Nos processos de insolvência, o momento da regularização do IVA dos créditos incobráveis está condicionado ao âmbito da insolvência, exigindo a lei que esta seja decretada de caráter limitado (i.e situações em que existe insuficiência patrimonial do insolvente para satisfazer as dívidas da massa insolvente).
Se a sentença não for declarada de caráter limitado, o momento da regularização só se poderá concretizar se o juiz decidir o encerramento do processo por uma de duas formas: a) através da realização do rateio final (do qual não resulte o pagamento definitivo do crédito); b) pela verificação de que a massa insolvente é insuficiente para pagar as custas do processo e dívidas dessa mesma massa insolvente.

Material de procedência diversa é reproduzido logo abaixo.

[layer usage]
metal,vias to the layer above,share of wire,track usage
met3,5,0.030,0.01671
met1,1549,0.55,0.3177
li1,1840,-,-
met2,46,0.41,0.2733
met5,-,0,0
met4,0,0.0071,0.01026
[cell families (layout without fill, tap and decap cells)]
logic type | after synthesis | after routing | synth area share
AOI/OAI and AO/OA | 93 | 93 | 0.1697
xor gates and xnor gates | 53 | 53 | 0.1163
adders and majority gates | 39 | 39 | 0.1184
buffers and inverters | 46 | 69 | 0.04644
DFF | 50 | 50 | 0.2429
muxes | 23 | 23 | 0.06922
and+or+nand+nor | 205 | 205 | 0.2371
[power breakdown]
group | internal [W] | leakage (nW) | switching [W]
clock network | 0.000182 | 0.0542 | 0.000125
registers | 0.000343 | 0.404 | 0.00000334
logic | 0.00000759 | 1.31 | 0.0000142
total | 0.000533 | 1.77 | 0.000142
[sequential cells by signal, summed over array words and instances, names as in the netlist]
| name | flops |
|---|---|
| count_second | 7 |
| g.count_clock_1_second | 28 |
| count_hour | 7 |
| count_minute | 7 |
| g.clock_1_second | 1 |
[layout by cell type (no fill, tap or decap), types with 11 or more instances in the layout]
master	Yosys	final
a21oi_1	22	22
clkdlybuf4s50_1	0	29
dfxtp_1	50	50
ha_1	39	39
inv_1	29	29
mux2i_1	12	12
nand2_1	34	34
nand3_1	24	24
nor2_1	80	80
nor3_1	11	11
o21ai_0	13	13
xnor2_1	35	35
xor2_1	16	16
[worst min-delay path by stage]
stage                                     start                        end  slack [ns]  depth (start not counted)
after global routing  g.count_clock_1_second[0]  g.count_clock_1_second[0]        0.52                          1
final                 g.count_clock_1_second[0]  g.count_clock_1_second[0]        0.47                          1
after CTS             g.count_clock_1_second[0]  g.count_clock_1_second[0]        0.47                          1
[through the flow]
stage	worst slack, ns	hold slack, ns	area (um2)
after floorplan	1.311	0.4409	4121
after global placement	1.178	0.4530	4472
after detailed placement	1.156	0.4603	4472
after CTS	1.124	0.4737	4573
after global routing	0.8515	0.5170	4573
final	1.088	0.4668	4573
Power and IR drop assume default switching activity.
## design/flow/run.sh

```bash
#!/bin/bash
# OpenROAD 26Q1-2900-gdf79404cd8, Yosys 0.63+post, stock flow scripts
make -C /OpenROAD-flow-scripts/flow DESIGN_CONFIG=/design/flow/config.mk WORK_HOME=/design/flow/orfs finish
```

## design/flow/config.mk

```make
export PLATFORM = sky130hd
export DESIGN_NAME = multiple_rounds
export DESIGN_NICKNAME = multiple_rounds
export VERILOG_FILES = /design/flow/design.v
export SDC_FILE = /design/flow/constraint.sdc
export NUM_CORES = 4
export LEC_CHECK = 1
export CORE_UTILIZATION = 30
```

## design/flow/constraint.sdc

```tcl
current_design multiple_rounds

set clk_period 36.5
set clk_io_pct 0.2

create_clock -name clk0 -period $clk_period [get_ports {clk}]

set non_clock_inputs [all_inputs -no_clocks]
set_input_delay [expr $clk_period * $clk_io_pct] -clock clk0 $non_clock_inputs
set_output_delay [expr $clk_period * $clk_io_pct] -clock clk0 [all_outputs]
```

Recuperação total ou parcial do IVA
Já no âmbito do PER, a dedução do IVA só poderá ocorrer com a homologação pelo juiz do plano de recuperação negociado e aprovado pelos credores. E, portanto, é preciso acautelar que caso esteja planeado um perdão de dívida (total ou parcial), este deve ser efetuado no âmbito do PER sob pena de não ser possível regularizar o IVA relativamente a esses créditos perdoados.
Para além desta hipótese, no âmbito de um PER, é também possível que parte da dívida seja perdoada pelos credores ou que sejam apenas definidos novas modalidades e prazos de pagamento. E, de facto, nesta sede surge de imediato uma dúvida basilar: que montante de IVA pode ser recuperado? O correspondente à totalidade do crédito? Ou apenas aquele relativo à parte da dívida perdoada? A letra da lei não menciona a necessidade de a regularização do IVA se reportar apenas à dívida perdoada.

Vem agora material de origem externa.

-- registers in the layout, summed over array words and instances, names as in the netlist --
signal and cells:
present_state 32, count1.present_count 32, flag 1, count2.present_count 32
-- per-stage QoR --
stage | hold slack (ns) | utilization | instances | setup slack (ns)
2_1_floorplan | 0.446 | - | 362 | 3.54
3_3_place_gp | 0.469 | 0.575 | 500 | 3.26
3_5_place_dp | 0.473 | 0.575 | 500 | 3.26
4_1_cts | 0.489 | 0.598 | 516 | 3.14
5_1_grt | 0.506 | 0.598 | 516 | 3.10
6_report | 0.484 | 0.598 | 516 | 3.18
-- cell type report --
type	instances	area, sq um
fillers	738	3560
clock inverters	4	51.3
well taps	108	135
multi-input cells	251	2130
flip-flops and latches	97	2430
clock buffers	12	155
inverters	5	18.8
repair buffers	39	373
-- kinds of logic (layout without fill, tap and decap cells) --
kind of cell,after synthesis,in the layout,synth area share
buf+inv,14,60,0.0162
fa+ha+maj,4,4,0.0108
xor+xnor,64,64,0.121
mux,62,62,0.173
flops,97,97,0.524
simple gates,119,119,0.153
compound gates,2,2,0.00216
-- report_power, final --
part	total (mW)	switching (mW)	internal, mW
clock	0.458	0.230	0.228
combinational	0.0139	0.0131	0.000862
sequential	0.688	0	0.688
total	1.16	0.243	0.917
module uart_tx(
    input   wire            bclk,
    input   wire            rst_n,
    input   wire            tx_cmd,
    input   wire    [7:0]   tx_din,
    output  reg             tx_ready,
    output  reg             txd
);
    parameter [3:0] Lframe  = 8;
    parameter [2:0] s_idle  = 3'b000;
    parameter [2:0] s_start = 3'b001;
    parameter [2:0] s_wait  = 3'b010;
    parameter [2:0] s_shift = 3'b011;
    parameter [2:0] s_stop  = 3'b100;
    reg [2:0]   cur_state   =   s_idle;
    reg [3:0]   cnt         =   0;
    reg [3:0]   dcnt        =   0;
    always @(posedge bclk or negedge rst_n) begin
        if(!rst_n) begin
            cur_state   <=  s_idle;
            cnt         <=  0;
            tx_ready    <=  0;
            txd         <=  1;
        end else begin
            case (cur_state)
                s_idle: begin
                    tx_ready    <=  1;
                    cnt         <=  0;
                    txd         <=  1;
                    if(tx_cmd == 1'b1) begin
                        cur_state <= s_start;
                    end else begin
                        cur_state <= s_idle;
                    end
                end
                s_start: begin
                    tx_ready    <=  0;
                    txd         <=  1'b0;
                    cur_state   <=  s_wait;
                end
                s_wait: begin
                    tx_ready    <=  0;
                    if(cnt >= 4'b1110) begin
                        cnt         <=  0;
                        if(dcnt == Lframe) begin
                            cur_state   <=  s_stop;
                            dcnt        <=  0;
                            txd         <=  1'b1;
                        end else begin
                            cur_state   <=  s_shift;
                            txd         <=  txd;
                        end
                    end else begin
                        cur_state   <=  s_wait;
                        cnt         <=  cnt + 1;
                    end
                end
                s_shift: begin
                    tx_ready        <=  0;
                    txd             <=  tx_din[dcnt];
                    dcnt            <=  dcnt + 1;
                    cur_state       <=  s_wait;
                end
                s_stop: begin
                    txd             <=  1'b1;
                    if(cnt >= 4'b1110) begin
                        cur_state   <=  s_idle;
                        cnt         <=  0;
                        tx_ready    <=  1;
                    end else begin
                        cur_state   <=  s_stop;
                        cnt         <=  cnt + 1;    
                    end
                end
                default: begin
                    cur_state       <=  s_idle;
                end
            endcase
        end
    end
endmodule
module uart_rx(
    input   wire        bclk,
    input   wire        rst_n,
    input   wire        rxd,
    input   wire        key_flag,
    output  reg         rx_done,
    output  reg         rx_ready,
    output  reg [7:0]   rx_dout
    );
    parameter [3:0] Lframe      = 8;
    parameter [1:0] s_idle      = 2'b00;
    parameter [1:0] s_sample    = 2'b01;
    parameter [1:0] s_stop      = 2'b10;
    reg       [1:0] cur_state   = s_idle;
    reg       [3:0] cnt         = 0;
    reg       [3:0] num         = 0;
    reg       [3:0] dcnt        = 0;
    reg [511:0] key;
    always @(posedge bclk or negedge rst_n) begin
        if(!rst_n) begin
            cur_state <= s_idle;
            cnt <= 0;
            dcnt <= 0;
            num <= 0;
            rx_dout <= 0;
            rx_ready <= 0;
            rx_done <=  0;
            key <= 'b0;
        end else begin
            case (cur_state)
                s_idle: begin
                    rx_dout <= 0;
                    dcnt <=0;
                    rx_ready <= 1;
                    rx_done <=  0;
                    if(cnt == 4'b1111) begin
                        cnt <= 0;
                        if(num > 7) begin
                            cur_state <= s_sample;
                            num <= 0;
                        end else begin
                            cnt <= 0;
                            cur_state <= s_idle;
                            num <= 0;
                        end 
                    end else begin
                        cnt <= cnt + 1;
                        if(rxd == 1'b0) begin
                            num <= num + 1;
                        end else begin
                            num <= num;
                        end
                    end
                end
                s_sample: begin
                    rx_ready <= 1'b0;
                    rx_done <=  0;
                    if(dcnt == Lframe) begin
                        cur_state <= s_stop;
                    end else begin
                        cur_state <= s_sample;
                        if(cnt == 4'b1111) begin
                            dcnt <= dcnt + 1;
                            cnt <= 0;
                            if(num > 7) begin
                                num <= 0;
                                rx_dout[dcnt] <= 1;
                            end else begin
                                rx_dout[dcnt] <= 0;
                                num <= 0;
                            end
                        end else begin
                            cnt <= cnt + 1;
                            if(rxd == 1'b1) begin
                                num <= num + 1;
                            end else begin
                                num <= num;
                            end
                        end
                    end
                end
                s_stop: begin
                    rx_ready <= 1'b1;
                    rx_done <=  1'b1;
                    if(cnt == 4'b1111) begin
                        cnt <= 0;
                        cur_state <= s_idle;
                    end else begin
                        cnt <= cnt + 1;
                    end
                end
                default: begin
                    cur_state <= s_idle;
                end
            endcase
        end
    end
endmodule
==> /design/flow/run.sh <==
#!/bin/bash
# OpenROAD 26Q1-2900-gdf79404cd8, Yosys 0.63+post, stock flow scripts
make -C /OpenROAD-flow-scripts/flow DESIGN_CONFIG=/design/flow/config.mk WORK_HOME=/design/flow/orfs finish
==> /design/flow/config.mk <==
export PLATFORM = sky130hd
export DESIGN_NAME = uart_rx
export DESIGN_NICKNAME = uart_rx
export VERILOG_FILES = /design/flow/design.v
export SDC_FILE = /design/flow/constraint.sdc
export NUM_CORES = 4
export LEC_CHECK = 1
export CORE_AREA = 10 10 102 102
export DIE_AREA = 0 0 112 112
==> /design/flow/constraint.sdc <==
current_design uart_rx

set clk_period 3.4
set clk_io_pct 0.2

create_clock -name clk0 -period $clk_period [get_ports {bclk}]

set non_clock_inputs [all_inputs -no_clocks]
set_input_delay [expr $clk_period * $clk_io_pct] -clock clk0 $non_clock_inputs
set_output_delay [expr $clk_period * $clk_io_pct] -clock clk0 [all_outputs]
<file path="./run.sh">
#!/bin/bash
# OpenROAD 26Q1-2900-gdf79404cd8, Yosys 0.63+post, stock flow scripts
make -C /OpenROAD-flow-scripts/flow DESIGN_CONFIG=/design/flow/config.mk WORK_HOME=/design/flow/orfs finish
</file>
<file path="./config.mk">
export PLATFORM = sky130hd
export DESIGN_NAME = axis_skid_buffer
export DESIGN_NICKNAME = axis_skid_buffer
export VERILOG_FILES = /design/flow/design.v
export SDC_FILE = /design/flow/constraint.sdc
export NUM_CORES = 4
export LEC_CHECK = 1
export CORE_AREA = 10 10 98 98
export DIE_AREA = 0 0 108 108
</file>
<file path="./constraint.sdc">
current_design axis_skid_buffer

set clk_period 2.0
set clk_io_pct 0.2

create_clock -name clk0 -period $clk_period [get_ports {clk}]

set non_clock_inputs [all_inputs -no_clocks]
set_input_delay [expr $clk_period * $clk_io_pct] -clock clk0 $non_clock_inputs
set_output_delay [expr $clk_period * $clk_io_pct] -clock clk0 [all_outputs]
</file>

O entendimento da AT, por intermédio do Ofício Circulado nº 30161/2014, é o de que a regularização é parcial, reconduzindo-se apenas aos valores perdoados. Todavia, em face da ausência de tal exigência no seio da letra da lei e tendo em conta as regras do CIVA que permitem a regularização a favor do Estado, não será despiciendo o entendimento de que, nestas situações, a recuperação do IVA pode ser total (i.e abrange os montantes perdoados e aqueles que permanecem em dívida).
Mas esta não é a única dúvida decorrente deste regime. Pense-se, por exemplo, no caso de o credor querer ceder estes “créditos incobráveis” abaixo do valor do crédito a um terceiro, ou seja, uma cedência do crédito a um terceiro por um valor inferior ao valor nominal, daqui resultando a possibilidade ao adquirente de exigir a totalidade do crédito ao devedor. Neste caso, continua o credor originário com a faculdade de reaver o IVA entregue ao Estado correspondente ao valor não recuperado por efeito da cessão abaixo do valor do crédito? E se a cessão for apenas parcial? Ora, a técnica legislativa não é clara, sendo até pouco adequada, mas, em face da letra da lei, quando há uma transmissão da titularidade dos créditos por parte do sujeito passivo cessa a possibilidade de o sujeito passivo regularizar o IVA a seu favor na totalidade, ainda que a cessão de créditos seja parcial (o que, quanto a nós, parece-nos anacrónico e reduz a margem de atuação negocial deste tipo de créditos).
Outras questões haveria a expor. É que sendo um regime que, em princípio, deveria atenuar os efeitos dos créditos incobráveis, é lamentável que hoje, passados seis anos desde a reforma, ainda não se tenham resolvido questões fraturantes que afetam, em muito, a liquidez das empresas e, consequentemente, a sua competitividade.